# Checking wich is the best preprocessing methdos combo 
### Binary and Ternary Datasets

## Importing Packages

In [None]:
# Importing packages

import pandas as pd
import numpy as np

from pprint import pprint

from imblearn.under_sampling import RandomUnderSampler
from imblearn.over_sampling import SMOTE
from imblearn.combine import SMOTEENN
from collections import Counter

from sklearn.feature_selection import SelectKBest, chi2
from sklearn.preprocessing import StandardScaler, MinMaxScaler
from sklearn.model_selection import train_test_split
from sklearn.metrics import classification_report, confusion_matrix, precision_recall_fscore_support
from sklearn.model_selection import train_test_split
from sklearn.decomposition import PCA

import tensorflow as tf
from tensorflow.keras.models import Sequential
from tensorflow.keras.layers import Dense
from tensorflow.keras.optimizers import Adam

## Loading datasets

In [None]:
# loading dataset and handle a subset of it
path_2 = "datasets/diabetes_binary_health_indicators_BRFSS2015.csv"
path_3 = "datasets/diabetes_012_health_indicators_BRFSS2015.csv"

df = pd.read_csv(path_2)
df_t = pd.read_csv(path_3)

## Performing the preprocessing methods combination

### Binary Dataset

In [None]:
# Removing duplicates

df.drop_duplicates(inplace = True)
print(f"Remaining duplicates: {df.duplicated().sum()}.")

# Droping columns that are not relevant for the model

columns = ["PhysHlth","Veggies","NoDocbcCost"]

# [WITHOUT FEATURE SELECTION if columns is commented]

df = df.drop(columns=columns)

# PREPARING THE DATA BEFORE AND AFTER THE DATA SPLITTING

# Checking the class distribution before balancing
print("Before balancing:", Counter(df['Diabetes_binary']))

X = df.drop(columns=['Diabetes_binary'])
y = df['Diabetes_binary']

f1s_svm, precisions_svm, recalls_svm = [], [], []
f1s_rf, precisions_rf, recalls_rf = [], [], []
f1s_nn, precisions_nn, recalls_nn = [], [], []

n_runs = 10
for run in range(n_runs):

    # Spltting the data

    X_train, X_test, y_train, y_test = train_test_split(X, y, test_size=0.2, random_state=run)

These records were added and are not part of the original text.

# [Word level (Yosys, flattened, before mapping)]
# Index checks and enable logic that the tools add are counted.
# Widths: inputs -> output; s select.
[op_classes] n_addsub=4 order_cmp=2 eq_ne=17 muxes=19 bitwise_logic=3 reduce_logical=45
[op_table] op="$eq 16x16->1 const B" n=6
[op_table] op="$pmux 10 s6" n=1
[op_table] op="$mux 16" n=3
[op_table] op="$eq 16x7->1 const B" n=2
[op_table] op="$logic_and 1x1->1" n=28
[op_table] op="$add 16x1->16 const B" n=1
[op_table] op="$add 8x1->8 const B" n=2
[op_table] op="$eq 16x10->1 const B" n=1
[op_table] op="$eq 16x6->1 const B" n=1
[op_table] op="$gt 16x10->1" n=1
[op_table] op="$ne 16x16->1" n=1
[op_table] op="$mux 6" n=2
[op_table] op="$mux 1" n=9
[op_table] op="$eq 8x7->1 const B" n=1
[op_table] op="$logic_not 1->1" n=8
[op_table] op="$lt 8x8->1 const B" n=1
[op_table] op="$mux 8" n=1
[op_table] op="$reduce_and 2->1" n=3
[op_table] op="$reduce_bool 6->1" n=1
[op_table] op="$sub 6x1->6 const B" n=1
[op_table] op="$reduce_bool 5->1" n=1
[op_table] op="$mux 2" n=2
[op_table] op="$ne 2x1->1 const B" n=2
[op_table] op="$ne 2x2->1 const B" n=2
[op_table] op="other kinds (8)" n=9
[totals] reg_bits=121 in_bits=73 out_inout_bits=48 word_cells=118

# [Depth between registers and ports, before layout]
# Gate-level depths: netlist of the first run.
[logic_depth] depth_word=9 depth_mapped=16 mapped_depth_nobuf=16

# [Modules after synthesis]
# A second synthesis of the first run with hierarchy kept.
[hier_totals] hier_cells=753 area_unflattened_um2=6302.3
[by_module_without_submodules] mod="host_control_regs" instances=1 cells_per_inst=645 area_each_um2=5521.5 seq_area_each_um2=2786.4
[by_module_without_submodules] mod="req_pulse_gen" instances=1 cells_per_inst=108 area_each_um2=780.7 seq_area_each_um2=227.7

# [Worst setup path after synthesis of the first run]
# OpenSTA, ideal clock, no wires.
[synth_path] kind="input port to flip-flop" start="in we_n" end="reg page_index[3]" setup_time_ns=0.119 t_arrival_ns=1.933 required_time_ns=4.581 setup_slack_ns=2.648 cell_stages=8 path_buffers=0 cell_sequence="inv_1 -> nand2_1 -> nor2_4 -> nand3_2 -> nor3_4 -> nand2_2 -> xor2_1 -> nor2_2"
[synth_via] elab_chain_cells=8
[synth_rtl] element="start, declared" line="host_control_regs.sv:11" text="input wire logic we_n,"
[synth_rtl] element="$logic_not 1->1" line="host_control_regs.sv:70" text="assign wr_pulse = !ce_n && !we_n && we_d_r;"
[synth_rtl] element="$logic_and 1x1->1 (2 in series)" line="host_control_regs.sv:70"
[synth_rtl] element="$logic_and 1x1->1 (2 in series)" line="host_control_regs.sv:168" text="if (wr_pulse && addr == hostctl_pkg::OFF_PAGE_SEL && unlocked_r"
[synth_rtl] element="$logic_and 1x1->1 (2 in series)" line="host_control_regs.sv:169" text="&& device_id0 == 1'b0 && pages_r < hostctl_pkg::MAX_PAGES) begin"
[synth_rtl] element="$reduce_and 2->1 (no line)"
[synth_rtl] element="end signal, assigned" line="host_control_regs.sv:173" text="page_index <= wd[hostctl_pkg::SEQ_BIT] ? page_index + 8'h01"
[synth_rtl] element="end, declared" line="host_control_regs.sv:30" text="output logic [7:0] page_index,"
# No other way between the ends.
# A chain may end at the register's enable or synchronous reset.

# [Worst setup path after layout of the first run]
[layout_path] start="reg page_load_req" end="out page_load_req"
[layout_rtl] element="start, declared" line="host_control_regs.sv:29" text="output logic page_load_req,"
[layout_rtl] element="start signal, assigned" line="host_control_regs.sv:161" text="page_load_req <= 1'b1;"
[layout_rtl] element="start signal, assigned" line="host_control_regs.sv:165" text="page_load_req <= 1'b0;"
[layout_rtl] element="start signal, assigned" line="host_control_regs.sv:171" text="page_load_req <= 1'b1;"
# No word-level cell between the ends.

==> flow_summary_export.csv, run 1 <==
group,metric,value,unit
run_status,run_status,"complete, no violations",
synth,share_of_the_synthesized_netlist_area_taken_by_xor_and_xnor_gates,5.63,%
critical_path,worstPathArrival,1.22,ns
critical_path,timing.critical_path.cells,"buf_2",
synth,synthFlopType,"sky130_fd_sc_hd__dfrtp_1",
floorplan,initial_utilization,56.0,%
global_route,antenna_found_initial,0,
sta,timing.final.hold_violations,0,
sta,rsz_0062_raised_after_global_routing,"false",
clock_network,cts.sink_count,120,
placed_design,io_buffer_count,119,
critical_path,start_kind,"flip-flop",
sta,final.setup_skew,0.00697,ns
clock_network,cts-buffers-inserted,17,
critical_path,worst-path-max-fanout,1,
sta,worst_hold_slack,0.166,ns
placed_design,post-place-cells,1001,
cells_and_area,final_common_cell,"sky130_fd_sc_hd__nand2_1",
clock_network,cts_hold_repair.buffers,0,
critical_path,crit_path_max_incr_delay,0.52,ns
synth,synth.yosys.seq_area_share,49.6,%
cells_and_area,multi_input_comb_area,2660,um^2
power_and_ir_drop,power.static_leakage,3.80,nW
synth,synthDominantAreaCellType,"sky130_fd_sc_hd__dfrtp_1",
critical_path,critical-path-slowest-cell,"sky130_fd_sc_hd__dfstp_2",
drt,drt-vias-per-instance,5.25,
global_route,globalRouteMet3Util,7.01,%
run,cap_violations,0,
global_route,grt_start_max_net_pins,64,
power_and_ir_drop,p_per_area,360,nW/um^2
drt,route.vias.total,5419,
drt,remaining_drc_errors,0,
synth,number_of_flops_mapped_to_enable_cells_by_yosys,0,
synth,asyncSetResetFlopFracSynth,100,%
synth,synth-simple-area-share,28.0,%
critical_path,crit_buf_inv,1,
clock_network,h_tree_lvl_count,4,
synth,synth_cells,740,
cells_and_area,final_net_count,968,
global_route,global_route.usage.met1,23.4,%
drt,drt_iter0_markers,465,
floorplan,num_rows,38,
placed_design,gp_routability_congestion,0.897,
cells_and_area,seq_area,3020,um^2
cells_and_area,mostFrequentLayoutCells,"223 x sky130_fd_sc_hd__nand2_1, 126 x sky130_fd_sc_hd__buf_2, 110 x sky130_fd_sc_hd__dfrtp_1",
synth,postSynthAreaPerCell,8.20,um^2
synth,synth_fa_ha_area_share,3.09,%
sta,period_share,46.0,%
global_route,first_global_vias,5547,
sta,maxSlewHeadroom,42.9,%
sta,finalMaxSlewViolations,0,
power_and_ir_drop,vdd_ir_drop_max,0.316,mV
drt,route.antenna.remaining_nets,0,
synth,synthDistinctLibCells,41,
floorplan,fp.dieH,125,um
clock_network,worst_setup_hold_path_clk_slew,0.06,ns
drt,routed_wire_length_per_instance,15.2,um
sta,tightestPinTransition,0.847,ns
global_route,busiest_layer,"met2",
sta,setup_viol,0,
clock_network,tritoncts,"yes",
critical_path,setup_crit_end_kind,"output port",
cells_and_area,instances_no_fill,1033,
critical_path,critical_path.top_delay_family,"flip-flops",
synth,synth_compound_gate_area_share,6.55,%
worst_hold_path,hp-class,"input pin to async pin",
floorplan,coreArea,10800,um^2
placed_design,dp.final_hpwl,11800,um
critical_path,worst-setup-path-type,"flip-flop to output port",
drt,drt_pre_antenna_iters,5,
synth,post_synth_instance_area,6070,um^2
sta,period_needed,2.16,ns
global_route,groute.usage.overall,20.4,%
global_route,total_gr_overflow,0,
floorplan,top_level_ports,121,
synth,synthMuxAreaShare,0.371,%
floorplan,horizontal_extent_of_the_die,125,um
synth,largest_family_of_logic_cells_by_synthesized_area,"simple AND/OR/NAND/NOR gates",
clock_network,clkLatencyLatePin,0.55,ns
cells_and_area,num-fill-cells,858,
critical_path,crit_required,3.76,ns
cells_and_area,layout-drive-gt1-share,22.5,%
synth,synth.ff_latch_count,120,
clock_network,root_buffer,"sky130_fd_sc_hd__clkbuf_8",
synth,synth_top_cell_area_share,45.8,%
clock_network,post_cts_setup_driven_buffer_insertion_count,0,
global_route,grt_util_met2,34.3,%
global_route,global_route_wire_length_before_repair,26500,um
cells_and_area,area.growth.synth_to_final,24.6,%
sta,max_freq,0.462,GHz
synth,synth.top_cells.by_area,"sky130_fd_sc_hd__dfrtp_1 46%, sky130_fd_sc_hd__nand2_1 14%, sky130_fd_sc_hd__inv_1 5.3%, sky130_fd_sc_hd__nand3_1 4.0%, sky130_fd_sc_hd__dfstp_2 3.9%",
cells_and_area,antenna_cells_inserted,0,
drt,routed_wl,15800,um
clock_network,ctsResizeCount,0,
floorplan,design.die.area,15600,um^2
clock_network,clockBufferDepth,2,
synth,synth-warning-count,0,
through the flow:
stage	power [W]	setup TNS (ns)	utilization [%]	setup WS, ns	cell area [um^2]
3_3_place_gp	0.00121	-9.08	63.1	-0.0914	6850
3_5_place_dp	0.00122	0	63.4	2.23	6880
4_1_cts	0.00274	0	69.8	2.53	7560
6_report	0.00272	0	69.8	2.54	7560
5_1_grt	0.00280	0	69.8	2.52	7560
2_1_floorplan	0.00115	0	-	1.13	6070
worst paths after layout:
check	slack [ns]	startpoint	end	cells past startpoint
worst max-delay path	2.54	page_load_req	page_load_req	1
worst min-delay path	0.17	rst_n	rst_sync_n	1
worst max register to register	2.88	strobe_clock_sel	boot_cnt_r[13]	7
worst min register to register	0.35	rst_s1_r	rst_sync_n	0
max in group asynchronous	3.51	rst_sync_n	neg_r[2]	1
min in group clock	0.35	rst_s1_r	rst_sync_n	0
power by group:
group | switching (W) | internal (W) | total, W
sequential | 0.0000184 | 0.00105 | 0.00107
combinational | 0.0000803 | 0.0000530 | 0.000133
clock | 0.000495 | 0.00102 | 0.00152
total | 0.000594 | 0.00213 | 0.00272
**config.mk**
```make
export PLATFORM = sky130hd
export DESIGN_NAME = bcs_top
export DESIGN_NICKNAME = d
export VERILOG_FILES = /design/src/hw/bcs_chan_match.v /design/src/hw/bcs_top.v
export VERILOG_INCLUDE_DIRS = /design/src /design/src/hw
export SDC_FILE = /design/constraint.sdc
export NUM_CORES = 1
export LEC_CHECK = 0
export BUFFER_PORTS_ARGS = -buffer_cell sky130_fd_sc_hd__buf_2
export CORE_MARGIN = 3
export CORE_UTILIZATION = 47
export DETAILED_ROUTE_END_ITERATION = 8
export HOLD_SLACK_MARGIN = 0.1
export PLACE_DENSITY_LB_ADDON = 0.15
export RECOVER_POWER = 25
export SETUP_SLACK_MARGIN = 0.1
export SYNTH_ARGS = -nofsm -noshare
export SYNTH_HDL_FRONTEND = slang
export SYNTH_HIERARCHICAL = 1
export SYNTH_SLANG_ARGS = --single-unit
```
**constraint.sdc**
```tcl
create_clock -name ref_clk -period 2.6 [get_ports ref_clk]
set_clock_uncertainty 0.2 [all_clocks]
set_input_delay 0.13 -clock ref_clk [delete_from_list [all_inputs] [get_ports ref_clk]]
set_output_delay 0.13 -clock ref_clk [all_outputs]
set_load 0.01 [all_outputs]
```
**src/hw/bcs_map.vh**
```
// Register offsets, field positions, reset values and widths for break control.
`ifndef BCS_MAP_VH
`define BCS_MAP_VH
`define BCS_OFF_CONTROL   12'h000
`define BCS_OFF_COUNT     12'h004
`define BCS_OFF_DATA      12'h008
`define BCS_OFF_DMASK     12'h00C
`define BCS_OFF_IRQ_STAT  12'h010
`define BCS_OFF_IRQ_MASK  12'h014
`define BCS_CTRL_RESET    32'h00000000
`define BCS_CTRL_WMASK    32'h0030FCC9
`define BCS_BIT_ASMA      21
`define BCS_BIT_ASMB      20
`define BCS_BIT_FCA       15
`define BCS_BIT_FCB       14
`define BCS_BIT_FDA       13
`define BCS_BIT_FDB       12
`define BCS_BIT_TRACE     11
`define BCS_BIT_AFTA      10
`define BCS_BIT_BDATA     7
`define BCS_BIT_AFTB      6
`define BCS_BIT_CHAIN     3
`define BCS_BIT_CNTBRK    0
`define BCS_COUNT_W       12
`define BCS_COUNT_ONE     12'h001
`define BCS_IRQ_W         3
`endif

```
**src/hw/bcs_chan_match.v**
```verilog
// Channel compare: address, ASID and optional masked data.
`timescale 1ns/1ps
`default_nettype none
module bcs_chan_match #(
  parameter AW = 32,
  parameter DW = 32
) (
  input  wire [AW-1:0] bus_addr,     // Observed address.
  input  wire [AW-1:0] cmp_addr,     // Break address.
  input  wire [7:0]    bus_asid,     // Observed ASID.
  input  wire [7:0]    cmp_asid,     // Break ASID.
  input  wire          asid_ignore,  // ASID not checked.
  input  wire [DW-1:0] bus_data,     // Observed data.
  input  wire [DW-1:0] cmp_data,     // Break data.
  input  wire [DW-1:0] data_mask,    // One excludes a data bit.
  input  wire          data_use,     // Data in the condition.
  input  wire          cycle_ok,     // Bus cycle qualifies.
  output wire          hit           // Condition met.
);
  wire asid_ok;
  wire data_ok;
  assign asid_ok = asid_ignore | (bus_asid == cmp_asid);
  assign data_ok = ~data_use | (((bus_data ^ cmp_data) & ~data_mask) == {DW{1'b0}});
  assign hit = cycle_ok & (bus_addr == cmp_addr) & asid_ok & data_ok;
endmodule // bcs_chan_match
`default_nettype wire

```
**src/hw/bcs_top.v**
```verilog
// Break control settings block with APB register access.
`timescale 1ns/1ps
`default_nettype none
`include "bcs_map.vh"
// Operation
// Control register is 32-bit read/write, cleared to zero at reset.
// Reserved bits read zero; software writes zero there.
// Bit 21 set skips the channel A ASID check.
// Bit 20 set skips the channel B ASID check.
// Bit 15 sticky, set by channel A CPU match, cleared by writing 0.
// Bit 14 sticky, set by channel B CPU match, cleared by writing 0.
// Bit 13 sticky, set by channel A DMA match, cleared by writing 0.
// Bit 12 sticky, set by channel B DMA match, cleared by writing 0.
// Bit 11 enables PC tracing; reset value disables it.
// Bit 10 selects channel A break after execution when set.
// Bit 7 includes channel B data in its condition.
// Bit 6 selects channel B break after execution when set.
// Bit 3 set needs channel A match then channel B match.
// Bit 0 enables counted break on channel B only.
// Each counted B match above one decrements count; break on match at one, count stays one.
// Data mask bit one excludes that data bit from compare.
// Writing one to a match flag leaves it unchanged.
module bcs_top #(
  parameter AW = 32,
  parameter DW = 32
) (
  input  wire          ref_clk,       // System clock.
  input  wire          rst_b,         // Synchronous reset, active low.
  input  wire          psel,          // APB select.
  input  wire          penable,       // APB enable.
  input  wire          pwrite,        // APB write.
  input  wire [11:0]   paddr,         // APB byte address.
  input  wire [31:0]   pwdata,        // APB write data.
  output reg  [31:0]   prdata,        // APB read data.
  output reg           pready,        // APB ready.
  output reg           pslverr,       // APB error.
  input  wire          cyc_valid,     // Bus cycle observed.
  input  wire          cyc_is_dma,    // Cycle is a DMA cycle.
  input  wire [AW-1:0] cyc_addr,      // Cycle address.
  input  wire [7:0]    cyc_asid,      // Cycle ASID.
  input  wire [DW-1:0] cyc_data,      // Cycle data.
  input  wire [AW-1:0] chan_a_addr,   // Channel A break address.
  input  wire [AW-1:0] chan_b_addr,   // Channel B break address.
  input  wire [7:0]    chan_a_asid_value, // Channel A break ASID.
  input  wire [7:0]    chan_b_asid_value, // Channel B break ASID.
  output reg           break_req,     // Break request pulse.
  output reg           break_after_exec, // Break after execution.
  output reg           pc_trace_enable,  // PC trace enable level.
  output reg           irq            // Interrupt level.
);
  // ---------------------------------------------------------------
  // Register state
  // ---------------------------------------------------------------
  reg  [31:0]             ctrl_q;
  reg  [31:0]             ctrl_d;
  reg  [`BCS_COUNT_W-1:0] count_q;
  reg  [`BCS_COUNT_W-1:0] count_d;
  reg  [DW-1:0]           chan_b_break_data;
  reg  [DW-1:0]           chan_b_data_mask;
  reg                     seq_armed_q;
  reg                     seq_armed_d;
  reg  [`BCS_IRQ_W-1:0]   istat_q;
  reg  [`BCS_IRQ_W-1:0]   istat_d;
  reg  [`BCS_IRQ_W-1:0]   imask_q;
  wire                    hit_a;
  wire                    hit_b;
  wire                    wr_en;
  wire                    rd_en;
  reg                     brk_d;
  reg                     brk_after_d;
  reg  [`BCS_IRQ_W-1:0]   ev;
  reg  [31:0]             rdata_d;
  reg                     err_d;

  function is_reg;
    input [11:0] a;
    begin
      is_reg = (a == `BCS_OFF_CONTROL) | (a == `BCS_OFF_COUNT) |
               (a == `BCS_OFF_DATA) | (a == `BCS_OFF_DMASK) |
               (a == `BCS_OFF_IRQ_STAT) | (a == `BCS_OFF_IRQ_MASK);
    end
  endfunction

  assign wr_en = psel & penable & pwrite & ~pready;
  assign rd_en = psel & penable & ~pwrite & ~pready;

  // ---------------------------------------------------------------
  // Channel comparators
  // ---------------------------------------------------------------
  // Channel A ASID skip.
  bcs_chan_match #(.AW(AW), .DW(DW)) u_chan_a (
    .bus_addr    (cyc_addr),
    .cmp_addr    (chan_a_addr),
    .bus_asid    (cyc_asid),
    .cmp_asid    (chan_a_asid_value),
    .asid_ignore (ctrl_q[`BCS_BIT_ASMA]),
    .bus_data    (cyc_data),
    .cmp_data    ({DW{1'b0}}),
    .data_mask   ({DW{1'b1}}),
    .data_use    (1'b0),
    .cycle_ok    (cyc_valid),
    .hit         (hit_a)
  );

  // Channel B ASID skip; R11 R16 data compare with mask.
  bcs_chan_match #(.AW(AW), .DW(DW)) u_chan_b (
    .bus_addr    (cyc_addr),
    .cmp_addr    (chan_b_addr),
    .bus_asid    (cyc_asid),
    .cmp_asid    (chan_b_asid_value),
    .asid_ignore (ctrl_q[`BCS_BIT_ASMB]),
    .bus_data    (cyc_data),
    .cmp_data    (chan_b_break_data),
    .data_mask   (chan_b_data_mask),
    .data_use    (ctrl_q[`BCS_BIT_BDATA]),
    .cycle_ok    (cyc_valid),
    .hit         (hit_b)
  );

  // ---------------------------------------------------------------
  // Break and flag logic
  // ---------------------------------------------------------------
  always @* begin
    ctrl_d      = ctrl_q;
    count_d     = count_q;
    seq_armed_d = seq_armed_q;
    brk_d       = 1'b0;
    brk_after_d = 1'b0;
    ev          = {`BCS_IRQ_W{1'b0}};
    // Reserved bits never stored; R17 written ones keep flags.
    if (wr_en && paddr == `BCS_OFF_CONTROL) begin
      ctrl_d = (pwdata & `BCS_CTRL_WMASK & 32'hFFFF0FFF) |
               (ctrl_q & pwdata & 32'h0000F000);
    end
    if (wr_en && paddr == `BCS_OFF_COUNT) begin
      count_d = pwdata[`BCS_COUNT_W-1:0];
    end
    // Sticky flag set wins over clear.
    if (hit_a && !cyc_is_dma) ctrl_d[`BCS_BIT_FCA] = 1'b1;
    if (hit_b && !cyc_is_dma) ctrl_d[`BCS_BIT_FCB] = 1'b1;
    if (hit_a && cyc_is_dma)  ctrl_d[`BCS_BIT_FDA] = 1'b1;
    if (hit_b && cyc_is_dma)  ctrl_d[`BCS_BIT_FDB] = 1'b1;
    // Sequential or independent combination.
    if (ctrl_q[`BCS_BIT_CHAIN]) begin
      if (hit_a) seq_armed_d = 1'b1;
      if (hit_b && seq_armed_q) begin
        brk_d       = 1'b1;
        brk_after_d = ctrl_q[`BCS_BIT_AFTB];
        seq_armed_d = 1'b0;
      end
    end else begin
      seq_armed_d = 1'b0;
      if (hit_a) begin
        brk_d = 1'b1;
        // Channel A timing select.
        brk_after_d = ctrl_q[`BCS_BIT_AFTA];
      end
      if (hit_b) begin
        brk_d = 1'b1;
        // Channel B timing select.
        brk_after_d = brk_after_d | ctrl_q[`BCS_BIT_AFTB];
      end
    end
    // Counted break on channel B.
    if (ctrl_q[`BCS_BIT_CNTBRK] && hit_b &&
        (!ctrl_q[`BCS_BIT_CHAIN] || seq_armed_q)) begin
      if (count_q != `BCS_COUNT_ONE) begin
        if (count_q != {`BCS_COUNT_W{1'b0}})
          count_d = count_q - `BCS_COUNT_ONE;
        if (!hit_a || ctrl_q[`BCS_BIT_CHAIN]) brk_d = 1'b0;
        if (!ctrl_q[`BCS_BIT_CHAIN] && hit_a)
          brk_after_d = ctrl_q[`BCS_BIT_AFTA];
      end
    end
    ev[0] = hit_a;
    ev[1] = hit_b;
    ev[2] = brk_d;
  end

  always @* begin
    istat_d = istat_q;
    if (wr_en && paddr == `BCS_OFF_IRQ_STAT)
      istat_d = istat_q & ~pwdata[`BCS_IRQ_W-1:0];
    istat_d = istat_d | ev;
  end

  always @* begin
    rdata_d = 32'h00000000;
    err_d   = ~is_reg(paddr);
    case (paddr)
      `BCS_OFF_CONTROL:  rdata_d = ctrl_q;
      `BCS_OFF_COUNT:    rdata_d = {20'h00000, count_q};
      `BCS_OFF_DATA:     rdata_d = chan_b_break_data;
      `BCS_OFF_DMASK:    rdata_d = chan_b_data_mask;
      `BCS_OFF_IRQ_STAT: rdata_d = {29'h00000000, istat_q};
      `BCS_OFF_IRQ_MASK: rdata_d = {29'h00000000, imask_q};
      default:           rdata_d = 32'h00000000;
    endcase
  end

  // ---------------------------------------------------------------
  // Flip-flops
  // ---------------------------------------------------------------
  always @(posedge ref_clk) begin
    if (!rst_b) begin
      // Reset clears the control register.
      ctrl_q            <= `BCS_CTRL_RESET;
      count_q           <= {`BCS_COUNT_W{1'b0}};
      chan_b_break_data <= {DW{1'b0}};
      chan_b_data_mask  <= {DW{1'b0}};
      seq_armed_q       <= 1'b0;
      istat_q           <= {`BCS_IRQ_W{1'b0}};
      imask_q           <= {`BCS_IRQ_W{1'b0}};
      prdata            <= 32'h00000000;
      pready            <= 1'b0;
      pslverr           <= 1'b0;
      break_req         <= 1'b0;
      break_after_exec  <= 1'b0;
      pc_trace_enable   <= 1'b0;
      irq               <= 1'b0;
    end else begin
      ctrl_q      <= ctrl_d;
      count_q     <= count_d;
      seq_armed_q <= seq_armed_d;
      istat_q     <= istat_d;
      if (wr_en && paddr == `BCS_OFF_DATA)
        chan_b_break_data <= pwdata[DW-1:0];
      if (wr_en && paddr == `BCS_OFF_DMASK)
        chan_b_data_mask <= pwdata[DW-1:0];
      if (wr_en && paddr == `BCS_OFF_IRQ_MASK)
        imask_q <= pwdata[`BCS_IRQ_W-1:0];
      pready  <= psel & penable & ~pready;
      pslverr <= psel & penable & ~pready & err_d;
      if (rd_en)
        prdata <= rdata_d;
      break_req        <= brk_d;
      break_after_exec <= brk_after_d;
      // Trace enable follows its bit.
      pc_trace_enable  <= ctrl_d[`BCS_BIT_TRACE];
      irq              <= |(istat_d & imask_q);
    end
  end
endmodule // bcs_top
`default_nettype wire

```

    # Doing Normalization after splitting to avoid data leakage

    #scaler2 = MinMaxScaler()
    #X_train_normalized2 = scaler.fit_transform(X_train2)
    #X_test_normalized2 = scaler.transform(X_test2)

    # Doing Standardization after splitting to avoid data leakage

    scaler = StandardScaler()
    X_train_scaled2 = scaler.fit_transform(X_train2)
    X_test_scaled2 = scaler.transform(X_test2)

    # SMOTE ENN for Oversampling/undersampling

    smote_enn2 = SMOTEENN(random_state=run, n_jobs=-1, sampling_strategy=0.6)
    X_train_resampled2, y_train_resampled2 = smote_enn2.fit_resample(X_train_scaled2, y_train2)
    print("[Binary] After SMOTE ENN:", Counter(y_train_resampled2))

    # SMOTE for Oversampling

    #smote2 = SMOTE(random_state=run, n_jobs=-1, sampling_strategy=0.6)
    #X_train_resampled2, y_train_resampled2 = smote2.fit_resample(X_train_scaled2, y_train2)
    #print("[Binary] After SMOTE:", Counter(y_train_resampled2))

    # Random Undersampling

    undersample2 = RandomUnderSampler(sampling_strategy="auto", random_state=run)
    X_resampled2, y_resampled2 = undersample2.fit_resample(X_train_resampled2, y_train_resampled2)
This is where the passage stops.